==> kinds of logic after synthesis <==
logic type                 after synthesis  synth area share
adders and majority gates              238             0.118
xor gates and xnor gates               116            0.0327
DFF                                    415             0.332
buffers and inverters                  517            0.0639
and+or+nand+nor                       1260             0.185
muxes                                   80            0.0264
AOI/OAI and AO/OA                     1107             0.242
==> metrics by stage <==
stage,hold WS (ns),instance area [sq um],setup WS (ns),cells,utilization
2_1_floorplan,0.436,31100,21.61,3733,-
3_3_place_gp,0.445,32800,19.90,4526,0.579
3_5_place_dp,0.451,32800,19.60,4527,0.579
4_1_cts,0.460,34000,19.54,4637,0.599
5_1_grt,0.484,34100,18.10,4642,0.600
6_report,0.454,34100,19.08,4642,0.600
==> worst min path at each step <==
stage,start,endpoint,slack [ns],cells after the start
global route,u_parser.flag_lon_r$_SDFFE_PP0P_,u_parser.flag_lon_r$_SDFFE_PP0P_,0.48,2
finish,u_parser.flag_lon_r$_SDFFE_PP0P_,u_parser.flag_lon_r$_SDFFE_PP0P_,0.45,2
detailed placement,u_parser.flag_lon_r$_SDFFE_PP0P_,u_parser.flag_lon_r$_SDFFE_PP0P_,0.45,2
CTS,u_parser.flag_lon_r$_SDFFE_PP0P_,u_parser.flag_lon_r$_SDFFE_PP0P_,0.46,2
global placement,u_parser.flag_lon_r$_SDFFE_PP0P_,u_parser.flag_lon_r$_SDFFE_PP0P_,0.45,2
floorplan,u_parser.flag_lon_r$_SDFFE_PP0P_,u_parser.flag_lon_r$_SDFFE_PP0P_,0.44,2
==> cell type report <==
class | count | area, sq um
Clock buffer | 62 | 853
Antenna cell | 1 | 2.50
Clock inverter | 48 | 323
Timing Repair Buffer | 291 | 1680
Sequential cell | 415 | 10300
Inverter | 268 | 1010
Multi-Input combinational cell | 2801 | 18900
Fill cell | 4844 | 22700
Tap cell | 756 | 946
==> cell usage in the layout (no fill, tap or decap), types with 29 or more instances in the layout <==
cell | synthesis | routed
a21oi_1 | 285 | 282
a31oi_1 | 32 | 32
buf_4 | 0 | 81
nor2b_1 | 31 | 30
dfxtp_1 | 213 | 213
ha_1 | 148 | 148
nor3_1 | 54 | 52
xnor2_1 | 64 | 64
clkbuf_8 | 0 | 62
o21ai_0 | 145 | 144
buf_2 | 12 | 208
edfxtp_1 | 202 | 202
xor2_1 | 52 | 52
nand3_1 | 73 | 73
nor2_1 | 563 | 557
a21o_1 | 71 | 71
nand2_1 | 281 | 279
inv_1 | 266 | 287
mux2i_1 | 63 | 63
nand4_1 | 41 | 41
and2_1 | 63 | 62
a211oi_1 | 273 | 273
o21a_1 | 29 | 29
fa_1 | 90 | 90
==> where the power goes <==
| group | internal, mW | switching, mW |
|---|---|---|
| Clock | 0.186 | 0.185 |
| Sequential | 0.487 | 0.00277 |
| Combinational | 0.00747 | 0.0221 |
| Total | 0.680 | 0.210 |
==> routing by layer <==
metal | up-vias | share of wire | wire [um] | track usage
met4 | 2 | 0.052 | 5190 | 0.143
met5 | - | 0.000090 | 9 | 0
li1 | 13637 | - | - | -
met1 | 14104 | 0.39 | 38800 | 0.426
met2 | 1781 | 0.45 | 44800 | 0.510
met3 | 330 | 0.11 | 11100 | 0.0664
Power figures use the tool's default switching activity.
===== config.mk =====
export PLATFORM = sky130hd
export DESIGN_NAME = multi_channel_one_shot_timer
export DESIGN_NICKNAME = d
export VERILOG_FILES = /design/src/rtl/mcost_pkg.sv /design/src/rtl/multi_channel_one_shot_timer.sv /design/src/rtl/mcost_front.sv /design/src/rtl/mcost_back.sv
export SDC_FILE = /design/constraint.sdc
export NUM_CORES = 1
export LEC_CHECK = 0
export BUFFER_PORTS_ARGS = -buffer_cell sky130_fd_sc_hd__buf_2
export CORE_UTILIZATION = 40
export CTS_CLUSTER_DIAMETER = 200
export DETAILED_ROUTE_END_ITERATION = 8
export GPL_TIMING_DRIVEN = 0
export MAX_ROUTING_LAYER = met4
export PLACE_DENSITY_LB_ADDON = 0.25
export SLEW_MARGIN = 20
export SYNTH_ARGS = -nofsm -noshare
export SYNTH_HDL_FRONTEND = slang
export SYNTH_SLANG_ARGS = --single-unit

===== constraint.sdc =====
create_clock -name clk -period 4.6 [get_ports clk]
set_input_delay 0 -clock clk [delete_from_list [all_inputs] [get_ports clk]]
set_output_delay 0 -clock clk [all_outputs]
set_load 0.05 [all_outputs]

===== src/rtl/mcost_pkg.sv =====
package mcost_pkg;

  localparam int CHANNELS = 8;
  localparam int CH_W = (CHANNELS > 1) ? $clog2(CHANNELS) : 1;
  localparam int FIFO_DEPTH = 2;
  localparam int FIFO_AW = (FIFO_DEPTH > 1) ? $clog2(FIFO_DEPTH) : 1;
  localparam int FIFO_CW = $clog2(FIFO_DEPTH + 1);
  localparam int ID_W = 8;
  localparam int DELAY_W = 14;
  localparam int TICKS_W = 16;
  localparam int TICKS_PER_MS_SHIFT = 2;

  typedef enum logic [1:0] {
    REQ_ADD,
    REQ_REMOVE,
    REQ_QUERY,
    REQ_TICK
  } req_t;

  localparam logic RES_ANSWER = 1'b0;
  localparam logic RES_EXPIRY = 1'b1;

  typedef struct packed {
    req_t               kind;
    logic [ID_W-1:0]    id;
    logic [TICKS_W-1:0] ticks;
  } cmd_t;

  typedef struct packed {
    logic            found;
    logic [CH_W-1:0] index;
  } pick_t;

  function automatic pick_t lowest_set(input logic [CHANNELS-1:0] bits);
    pick_t p;
    p.found = 1'b0;
    p.index = '0;
    for (int i = CHANNELS - 1; i >= 0; i--) begin
      if (bits[i]) begin
        p.found = 1'b1;
        p.index = CH_W'(i);
      end
    end
    return p;
  endfunction

endpackage


===== src/rtl/multi_channel_one_shot_timer.sv =====
// Multi-channel one-shot timer with eight pending delays, each tagged by an ID.
// Input beats carry a request kind on s_tuser (add, remove, query, tick) and
// the ID and delay in milliseconds on s_tdata. Output beats carry the result
// kind on m_tuser, the ok flag and expired ID on m_tdata, and m_tlast on the
// final beat caused by one input beat.
// An add, remove or query gives one registered answer beat.
// A tick counts every pending delay down by one quarter millisecond and gives
// one expiry beat per delay that runs out, in slot order, one beat per cycle
// unless the receiver stalls; a tick with no expiry gives no beat.
// A two-entry queue sits between the input stage and the table engine, so new
// requests are taken while a result waits. The engine handles one request per
// cycle while the output is free; a tick with expiries holds it until its last beat.
// When the receiver stalls, the output register holds its beat, the engine
// waits, and the queue fills before s_tready drops.
// Reset empties the queue, frees every slot and drops m_tvalid.
module multi_channel_one_shot_timer (
  input  logic        clk,
  input  logic        rst,
  input  logic        s_tvalid,
  output logic        s_tready,
  input  logic [23:0] s_tdata,   // entry_id[7:0], delay[21:8], zero fill
  input  logic [1:0]  s_tuser,   // req_type[1:0]
  output logic        m_tvalid,
  input  logic        m_tready,
  output logic [15:0] m_tdata,   // ok[0], expired_id[8:1], zero fill
  output logic        m_tuser,   // result_kind[0]
  output logic        m_tlast
);

  logic            cmd_valid;
  logic            cmd_ready;
  mcost_pkg::cmd_t cmd;

  mcost_front u_front (
    .clk       (clk),
    .rst       (rst),
    .s_tvalid  (s_tvalid),
    .s_tready  (s_tready),
    .s_tdata   (s_tdata),
    .s_tuser   (s_tuser),
    .cmd_valid (cmd_valid),
    .cmd_ready (cmd_ready),
    .cmd       (cmd)
  );

  mcost_back u_back (
    .clk       (clk),
    .rst       (rst),
    .cmd_valid (cmd_valid),
    .cmd_ready (cmd_ready),
    .cmd       (cmd),
    .m_tvalid  (m_tvalid),
    .m_tready  (m_tready),
    .m_tdata   (m_tdata),
    .m_tuser   (m_tuser),
    .m_tlast   (m_tlast)
  );

endmodule
### config.mk
export PLATFORM = sky130hd
export DESIGN_NAME = voxel_face_vertex_emitter
export DESIGN_NICKNAME = d
export VERILOG_FILES = /design/src/design/vfve_pkg.sv /design/src/design/voxel_face_vertex_emitter.sv /design/src/design/vfve_front.sv /design/src/design/vfve_queue.sv /design/src/design/vfve_back.sv
export VERILOG_INCLUDE_DIRS = /design/src /design/src/design
export SDC_FILE = /design/constraint.sdc
export NUM_CORES = 1
export LEC_CHECK = 0
export ABC_AREA = 1
export BUFFER_PORTS_ARGS = -buffer_cell sky130_fd_sc_hd__buf_4
export CAP_MARGIN = 20
export CORE_MARGIN = 4
export CORE_UTILIZATION = 53
export DETAILED_ROUTE_END_ITERATION = 8
export GPL_TIMING_DRIVEN = 0
export PLACE_DENSITY = 0.76
export SYNTH_ARGS = -nofsm -noshare
export SYNTH_HDL_FRONTEND = slang
export SYNTH_HIERARCHICAL = 1
export SYNTH_SLANG_ARGS = --single-unit
### constraint.sdc
create_clock -name clk -period 3.57 [get_ports clk]
set_input_delay 0.714 -clock clk [delete_from_list [all_inputs] [get_ports clk]]
set_output_delay 0.714 -clock clk [all_outputs]
set_load 0.01 [all_outputs]
`config.mk`:
```
export PLATFORM = sky130hd
export DESIGN_NAME = morse_element_sequencer_core
export DESIGN_NICKNAME = d
export VERILOG_FILES = /design/src/mes_pkg.sv /design/src/mes_front.sv /design/src/mes_queue.sv /design/src/mes_back.sv /design/src/morse_element_sequencer_core.sv
export VERILOG_INCLUDE_DIRS = /design/src /design/src/src
export SDC_FILE = /design/constraint.sdc
export NUM_CORES = 1
export LEC_CHECK = 0
export BUFFER_PORTS_ARGS = -buffer_cell sky130_fd_sc_hd__buf_4
export CAP_MARGIN = 15
export CORE_MARGIN = 2
export CORE_UTILIZATION = 24
export CTS_CLUSTER_SIZE = 24
export DETAILED_ROUTE_END_ITERATION = 10
export HOLD_SLACK_MARGIN = 0.08
export SLEW_MARGIN = 20
export SYNTH_ARGS = -nofsm -noshare
export SYNTH_HDL_FRONTEND = slang
export SYNTH_HIERARCHICAL = 1
export SYNTH_SLANG_ARGS = --single-unit
```
`constraint.sdc`:
```
create_clock -name i_clk -period 3.5 [get_ports i_clk]
set_clock_uncertainty 0.15 [all_clocks]
set_input_delay 0.175 -clock i_clk [delete_from_list [all_inputs] [get_ports i_clk]]
set_output_delay 0.175 -clock i_clk [all_outputs]
set_load 0.1 [all_outputs]
```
____
Every line of the listing that holds "synthesis" should be found and copied.

Solution to the problem:
==> kinds of logic after synthesis <==
logic type                 after synthesis  synth area share
cell | synthesis | routed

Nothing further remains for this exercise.